The Attic Piranhas

Published by Marlin Williams at Smashwords

Copyright 2012 Marlin Williams

All rights reserved. No part of this book may be reproduced or transmitted in any form or by electronic or mechanical means, including photocopying, recording or by any information storage and retrieval system, without the written permission of the author.

This is a work of fiction. Names, characters, places, and incidents are the product of the author's imagination. Any resemblance to actual person, living or dead, business establishments, event, or locales is entirely coincidental.

Chapter One

Max Fagan emerged from a silver flash of light in a speeding, red convertible. Along the stretch of desert highway, he passed a billboard and felt a little nervous. It was the one with the cows crawling all over it, begging him to eat a chicken. However, the billboard was not the problem. The problem was Charley Axon. Before Charley could arrive on the scene and cause the dream to become a nightmare, Max woke up and struggled free from the twisted binds of his blanket. He’d heard that pills worked—a little. But, he was not interested in anything that was strong enough to ward off the livid dreams that sometimes morphed into grand-mall nightmares; complete with night-sweats and chills. He sat up from his makeshift bed on the sofa, and the August sun pierced the barrier of shabby drapes. He winced, recoiled, and rubbed his stinging eyes. He dropped his hands and looked around the tiny, one-room apartment at the collage of second-hand furnishings. It left a bad taste in his mouth.

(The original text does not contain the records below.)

$ cat src/rtl/alu_logop_dispatch.sv
// alu_logop_dispatch: issues RV32I AND/OR/XOR ops to the logic-op unit and returns its result
module alu_logop_dispatch #(
    parameter int LOGOP_LATENCY = 1
) (
    input  logic        soc_clk,
    input  logic        reset,
    input  logic        instr_valid,
    output logic        instr_ready,
    input  logic [2:0]  instr_funct3,
    input  logic        instr_is_imm,
    input  logic [31:0] rs1_dat,
    input  logic [31:0] rs2_dat,
    input  logic [11:0] imm12,
    input  logic [4:0]  rd_addr,
    output logic        dat_ready,
    output logic [31:0] ALU_dat1,
    output logic [31:0] ALU_dat2,
    output logic [3:0]  decryptedOP,
    input  logic [31:0] LogOp_out,
    output logic        res_valid,
    input  logic        res_ready,
    output logic [31:0] res_dat,
    output logic [4:0]  res_rd,
    output logic        illegal_op
);
    typedef enum logic [1:0] {IDLE, ISSUE, WAIT, RESP} state_t;
    state_t      state;
    logic [2:0]  cnt;
    logic [3:0]  op;
    logic        legal;
    assign op = instr_funct3 == 3'b111 ? 4'd15 :
                instr_funct3 == 3'b110 ? 4'd14 :
                instr_funct3 == 3'b100 ? 4'd11 : 4'd0;
    assign legal = op != 4'd0;
    always_ff @(posedge soc_clk or negedge reset) begin
        if (!reset) begin
            state       <= IDLE;
            cnt         <= 3'd0;
            instr_ready <= 1'b0;
            dat_ready   <= 1'b0;
            ALU_dat1    <= 32'd0;
            ALU_dat2    <= 32'd0;
            decryptedOP <= 4'd0;
            res_valid   <= 1'b0;
            res_dat     <= 32'd0;
            res_rd      <= 5'd0;
            illegal_op  <= 1'b0;
        end else begin
            case (state)
                IDLE: begin
                    instr_ready <= 1'b1;
                    // instr_ready gates acceptance so the first cycle after reset is never an accept
                    if (instr_valid && instr_ready) begin
                        instr_ready <= 1'b0;
                        ALU_dat1    <= legal ? rs1_dat : 32'd0;
                        ALU_dat2    <= !legal ? 32'd0 :
                                       instr_is_imm ? {{20{imm12[11]}}, imm12} : rs2_dat;
                        decryptedOP <= op;
                        dat_ready   <= legal;
                        res_rd      <= rd_addr;
                        res_dat     <= 32'd0;
                        illegal_op  <= !legal;
                        res_valid   <= !legal;
                        state       <= legal ? ISSUE : RESP;
                    end
                end
                ISSUE: begin
                    cnt   <= 3'(LOGOP_LATENCY);
                    state <= WAIT;
                end
                WAIT: begin
                    cnt <= cnt - 3'd1;
                    if (cnt == 3'd1) begin
                        res_dat     <= LogOp_out;
                        illegal_op  <= 1'b0;
                        res_valid   <= 1'b1;
                        dat_ready   <= 1'b0;
                        ALU_dat1    <= 32'd0;
                        ALU_dat2    <= 32'd0;
                        decryptedOP <= 4'd0;
                        state       <= RESP;
                    end
                end
                RESP: begin
                    if (res_ready) begin
                        res_valid   <= 1'b0;
                        instr_ready <= 1'b1;
                        state       <= IDLE;
                    end
                end
            endcase
        end
    end
endmodule

$ cat config.mk
export PLATFORM = sky130hd
export DESIGN_NAME = alu_logop_dispatch
export DESIGN_NICKNAME = d
export VERILOG_FILES = /design/src/rtl/alu_logop_dispatch.sv
export SDC_FILE = /design/constraint.sdc
export NUM_CORES = 1
export LEC_CHECK = 0
export ABC_AREA = 1
export CAP_MARGIN = 20
export CELL_PAD_IN_SITES_DETAIL_PLACEMENT = 1
export CELL_PAD_IN_SITES_GLOBAL_PLACEMENT = 2
export CORE_MARGIN = 5
export CORE_UTILIZATION = 23
export DETAILED_ROUTE_END_ITERATION = 12
export PLACE_DENSITY_LB_ADDON = 0.1
export SYNTH_ARGS = -nofsm -noshare
export SYNTH_HDL_FRONTEND = slang
export SYNTH_SLANG_ARGS = --single-unit
$ cat constraint.sdc
create_clock -name soc_clk -period 2.05 [get_ports soc_clk]
set_input_delay 0.41 -clock soc_clk [delete_from_list [all_inputs] [get_ports soc_clk]]
set_output_delay 0.41 -clock soc_clk [all_outputs]
set_load 0.005 [all_outputs]
== Yosys cells after proc, flatten, opt, wreduce, memory -nomap -nowiden ==
Cells that the tools add are included.

* Add/subtract/negate cells: 1
* Eq/ne operators: 10
* Muxes and demuxes: 34
* Reductions and logical operators: 13

{| class="wikitable"
|+ Operators with widths
! kind !! count
|-
| two-way mux 32 bit || 8
|-
| one-hot mux 32 bit (2 select lines) || 3
|-
| two-way mux 4 bit || 5
|-
| equality test 3 bit (second input constant) || 3
|-
| two-way mux 2 bit || 4
|-
| one-hot mux 2 bit (4 select lines) || 1
|-
| one-hot mux 4 bit (2 select lines) || 1
|-
| two-way mux 1 bit || 7
|-
| != test 2 bit (second input constant) || 3
|-
| one-hot mux 1 bit (2 select lines) || 3
|-
| one-hot mux 3 bit (2 select lines) || 1
|-
| AND reduction 3 bit || 2
|-
| nonzero test 2 bit || 3
|-
| equality test 2 bit (second input constant) || 2
|-
| AND reduction 2 bit || 2
|-
| AND reduction 4 bit || 1
|-
| nonzero test 4 bit || 1
|-
| equality test 3 x 1 -> 1 bit (second input constant) || 1
|-
| one-hot mux 1 bit (3 select lines) || 1
|-
| nonzero test 3 bit || 1
|-
| subtractor 3 x 1 -> 3 bit (second input constant) || 1
|-
| equality test 2 x 1 -> 1 bit (second input constant) || 1
|-
| logical NOT 2 bit || 1
|-
| logical AND 1 bit || 1
|-
| logical NOT 1 bit || 1
|}

* Bits in registers: 114
* Input bits: 121
* Output and inout bits: 109
* Logic and storage cells: 69

== Longest topological paths before layout ==
* Word-level depth: 8
* Depth in mapped cells: 9
* Mapped depth without buffers: 8

== Least setup slack after synthesis ==
No wires, ideal clock.

* Path type: reg2reg
* From: register state[0]
* To: register decryptedOP[0]
* Setup time: 0.124 ns
* Arrival time: 1.394 ns
* Data required time: 1.926 ns
* Path slack: 0.532 ns
* Stages on the path, launching flop included: 10
* Buffers on the path: 2
* Period minus slack after synthesis: 1.518 ns
* Cell sequence: dfrtp_1 -> inv_1 -> ha_1 -> nor2_2 -> inv_2 -> nand3_2 -> buf_6 -> buf_4 -> nand2_1 -> nand2_1

* Cells in the longest elaborated chain, start to end: 3
* Elaborated cells between the ends (all ways): 7
* Classes of those cells: 3 x eq/ne; 1 x mux; 3 x reduce/logical

{| class="wikitable"
|+ Ends and longest elaborated chain
! element !! line !! RTL
|-
| from (decl) || 27 || <nowiki>state_t state;</nowiki>
|-
| from (signal assigned) || 64 || <nowiki>state <= legal ? ISSUE : RESP;</nowiki>
|-
| equality test 2 bit or logical NOT 2 bit (tied branches) || 49 || <nowiki>case (state)</nowiki>
|-
| != test 2 bit (no line) or nonzero test 2 bit (tied branches) || - ||
|-
| AND reduction 3 bit (no line) || - ||
|-
| to (signal assigned) || 58 || <nowiki>decryptedOP <= op;</nowiki>
|-
| to (decl) || 18 || <nowiki>output logic [3:0] decryptedOP,</nowiki>
|}

Parallel ways exist; a longest one is shown, timed or not.
A chain may end at the register's enable or synchronous reset.

== Worst setup path in the final report ==
* From: register state[0]
* To: register res_dat[5]

* Cells in the longest elaborated chain, start to end: 3
* Elaborated cells between the ends (all ways): 7
* Classes of those cells: 3 x eq/ne; 1 x mux; 3 x reduce/logical

{| class="wikitable"
|+ Ends and longest elaborated chain
! element !! line !! RTL
|-
| equality test 2 bit or logical NOT 2 bit (tied branches) || 49 ||
|-
| != test 2 bit (no line) or nonzero test 2 bit (tied branches) || - ||
|-
| AND reduction 3 bit (no line) || - ||
|-
| to (signal assigned) || 74 || <nowiki>res_dat <= LogOp_out;</nowiki>
|-
| to (decl) || 22 || <nowiki>output logic [31:0] res_dat,</nowiki>
|}

Parallel ways exist; a longest one is shown, timed or not.

==> impl_metrics.csv <==
group,metric,value,unit
run_status,status,"finished clean",
critical_path,required,2.32,ns
yosys,synthesis.nets,760,
detailed_routing,drcViolationCount,0,
cells_and_area,final_cells,1156,
critical_path,cp_max_fo,32,
detailed_routing,wl_per_cell,15.48,um
die,core,0.02182,mm^2
power,pwr-share-clk,25.7,%
clock_network,cts_tree,"yes",
detailed_routing,drt-total-wl,17890,um
clock_network,cts_root_buf,"clkbuf_16",
critical_path,critPathKind,"reg -> reg",
die,io_pins,230,
die,dieHeight,159.1,um
cells_and_area,fill_cells,2574,
cells_and_area,multiInputGateArea,0.001788,mm^2
min_path,min_from,"ALU_dat1[30]",
critical_path,ff2ff_setup_slack,0.24,ns
min_path,holdPathStages,2,
power,swShare,35.28,%
global_routing,grt_pass1_vias,5357,
critical_path,crit_arrival,2.08,ns
critical_path,startpoint,"state[0]",
min_path,hold_end,"ALU_dat1[30]",
sta,fin_crit,1.811,ns
die,fp.dieW,159.1,um
yosys,syn_avg_cell_area,8.076,um^2
cells_and_area,seqCellArea,0.002828,mm^2
sta,worst_pin_slew,0.4081,ns
run,cap_violations,0,
cells_and_area,area_growth_syn_to_layout,62.68,%
sta,worst_slack,0.2391,ns
cells_and_area,antenna_cells,0,
sta,clock_skew,0.01304,ns
critical_path,end_kind,"register",
clock_network,cts.sinks,113,
power,p_per_area,1284,mW/mm^2
die,rows,54,
power,seqPwrFrac,31.9,%
yosys,syn_inst,633,
sta,grt_setup_unrepaired,"false",
critical_path,r2r_end,"res_dat[5]",
global_routing,grt_pass1_wl,29170,um
min_path,hold_path_class,"reg -> reg",
yosys,synth-seq-area-share,55.31,%
sta,period_share,88.34,%
sta,drv_slew,0,
clock_network,cts-buffers-inserted,17,
detailed_routing,vias_per_cell,4.183,
sta,hold_ws,0.4694,ns
clock_network,htreeDepth,4,
detailed_routing,drt-initial-drc-count,162,
critical_path,reg2reg_from,"state[0]",
detailed_routing,drtAntennaViolNets,0,
yosys,netlist_area,0.005112,mm^2
critical_path,startpoint_type,"register",
critical_path,reg2regPathDepth,6,
detailed_routing,num_vias,4835,
clock_network,clk_path_buf_depth,2,
place,place_hpwl,13360,um
clock_network,clkTransAtPathRegs,0.05,ns
power,p_sw,3767,uW
clock_network,clock_latency,0.41,ns
place,place_congestion,0.7408,
global_routing,grt-ovfl-total,0,
detailed_routing,drt-pass1-iter-count,4,
yosys,ys_types,22,
cells_and_area,design_area,0.008317,mm^2
sta,max_freq,0.5522,GHz
yosys,yosys_warnings,0,
place,dp_slack,0.1330,ns
cells_and_area,mostFrequentLayoutCells,"228 x clkdlybuf4s50_1, 212 x nand2_1, 113 x dfrtp_1, 85 x inv_1, 64 x nor2_1",
power,ir_drop,0.6786,mV
global_routing,grt_use_total,14.20,%
place,place_area,0.007756,mm^2
yosys,synth-seq-cells,113,
sta,setup_viol,0,
die,die_area,0.02531,mm^2
global_routing,grt_max_degree,55,
power,leakage,0.004105,uW
die,initial_utilization,23.43,%
sta,hold_viol,0,
cells_and_area,nets,991,
cells_and_area,final_common_cell,"clkdlybuf4s50_1",
place,io_buffer_count,229,
sta,slew_headroom,72.70,%
power,comb_power_share,42.4,%
clock_network,post_cts_buffers,0,
global_routing,antenna_found_initial,0,
sta,fin_tns_setup,0,ns
power,p_int,6909,uW
place,place_inst,1124,
cells_and_area,drive_gt1_share,7.306,%
-- how the worst max path moves through the flow --
stage / endpoint / cells after the start / slack, ns
floorplan: decryptedOP[0] / 9 / 0.53
global placement: illegal_op / 7 / 0.14
detailed placement: res_dat[5] / 6 / 0.13
CTS: illegal_op / 7 / 0.13
global route: res_dat[1] / 6 / 0.04
finish: res_dat[5] / 6 / 0.24
-- cell families after synthesis --
group | after synthesis | synth area share [%]
flops | 113 | 55.31
compound gates | 74 | 7.954
buf+inv | 118 | 9.912
simple gates | 322 | 25.35
fa+ha+maj | 6 | 1.468
-- synth_stat cells --
master	count	area [um^2]
dfrtp_1	113	2828
o21ai_1	23	115.1
o211ai_1	1	7.510
a21oi_1	2	10.01
o21bai_1	1	7.510
buf_6	3	33.78
inv_2	1	3.750
buf_2	12	60.06
inv_1	85	319.1
nand3_1	36	180.2
nor2_4	2	22.52
nand2_1	212	795.8
nand3_2	2	20.02
o21ai_2	8	70.07
nor2_1	64	240.2
o21ai_0	38	190.2
buf_4	7	52.55
nand2_2	5	31.28
o22ai_1	1	6.260
ha_1	6	75.07
nor2_2	1	6.260
clkbuf_1	10	37.54
-- power groups by stage --
stage / clock network [uW] / logic (uW) / registers, uW
global route: 2960 / 5060 / 3510
floorplan: 0 / 2110 / 3440
global placement: 0 / 4570 / 3420
detailed placement: 0 / 4660 / 3450
CTS: 2840 / 4680 / 3420
finish: 2750 / 4520 / 3410
-- per-layer routing --
layer	wire length [um]	global-route usage [%]	vias to the layer above
li1	-	-	2378
met1	7902	17.50	2297
met2	8769	23.94	145
met3	995	4.608	15
met4	225	3.877	0
met5	0	0	-
-- cell type report --
class,instances,area share (%)
inverter,86,3.881
clock inverter,10,1.053
sequential,113,34.00
clock buffer,21,5.536
timing repair buffer,244,29.82
tap,280,4.212
multi-input combinational,402,21.50
-- repair_timing --
action	4_1_cts	5_1_grt
setup endpoints to repair	0	18
hold buffers	1	0
resized for setup	0	1
hold endpoints to repair	25	0
-- through the flow --
stage | utilization, % | power (uW)
5_1_grt | 38.11 | 11530
6_report | 38.11 | 10680
3_5_place_dp | 35.54 | 8112
3_3_place_gp | 35.54 | 7987
2_1_floorplan | - | 5556
4_1_cts | 38.10 | 10950
-- state kept, by name, summed over array words and instances, names as in the netlist --
| signal | count |
|---|---|
| ALU_dat1 | 32 |
| dat_ready | 1 |
| ALU_dat2 | 32 |
| cnt | 3 |
| res_rd | 5 |
| decryptedOP | 3 |
| res_dat | 32 |
| state | 2 |
| instr_ready | 1 |
| illegal_op | 1 |
| res_valid | 1 |
-- worst max-delay path, cell delays in order, from the launching register on --
cell and delay [ns]:
dfrtp_1 0.42, inv_1 0.12, ha_1 0.35, nand2_2 0.17, nand3_1 0.12, buf_4 0.33, o21ai_0 0.14
(Power assumes the default switching activity.)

The angle of the late morning sun prompted him into a nervous search through the slush pile of watch innards and electronic components on the coffee table. He found his Elegant wristwatch and looked at the dial. “Shit, late again.” He sped through his morning ritual, finishing off his recently acquired attire of thrift-store shirt, slacks by slipping on a pair of comfortable but worn-out loafers, and raced out the door. As he walked through what barely passed as a courtyard, he noticed the Coral Reef Apartments complex's sign had a new bad paint job covering the old bad paint job. It was the property manager's latest attempt to mask the decaying property, like a Band-Aid on a gaping wound.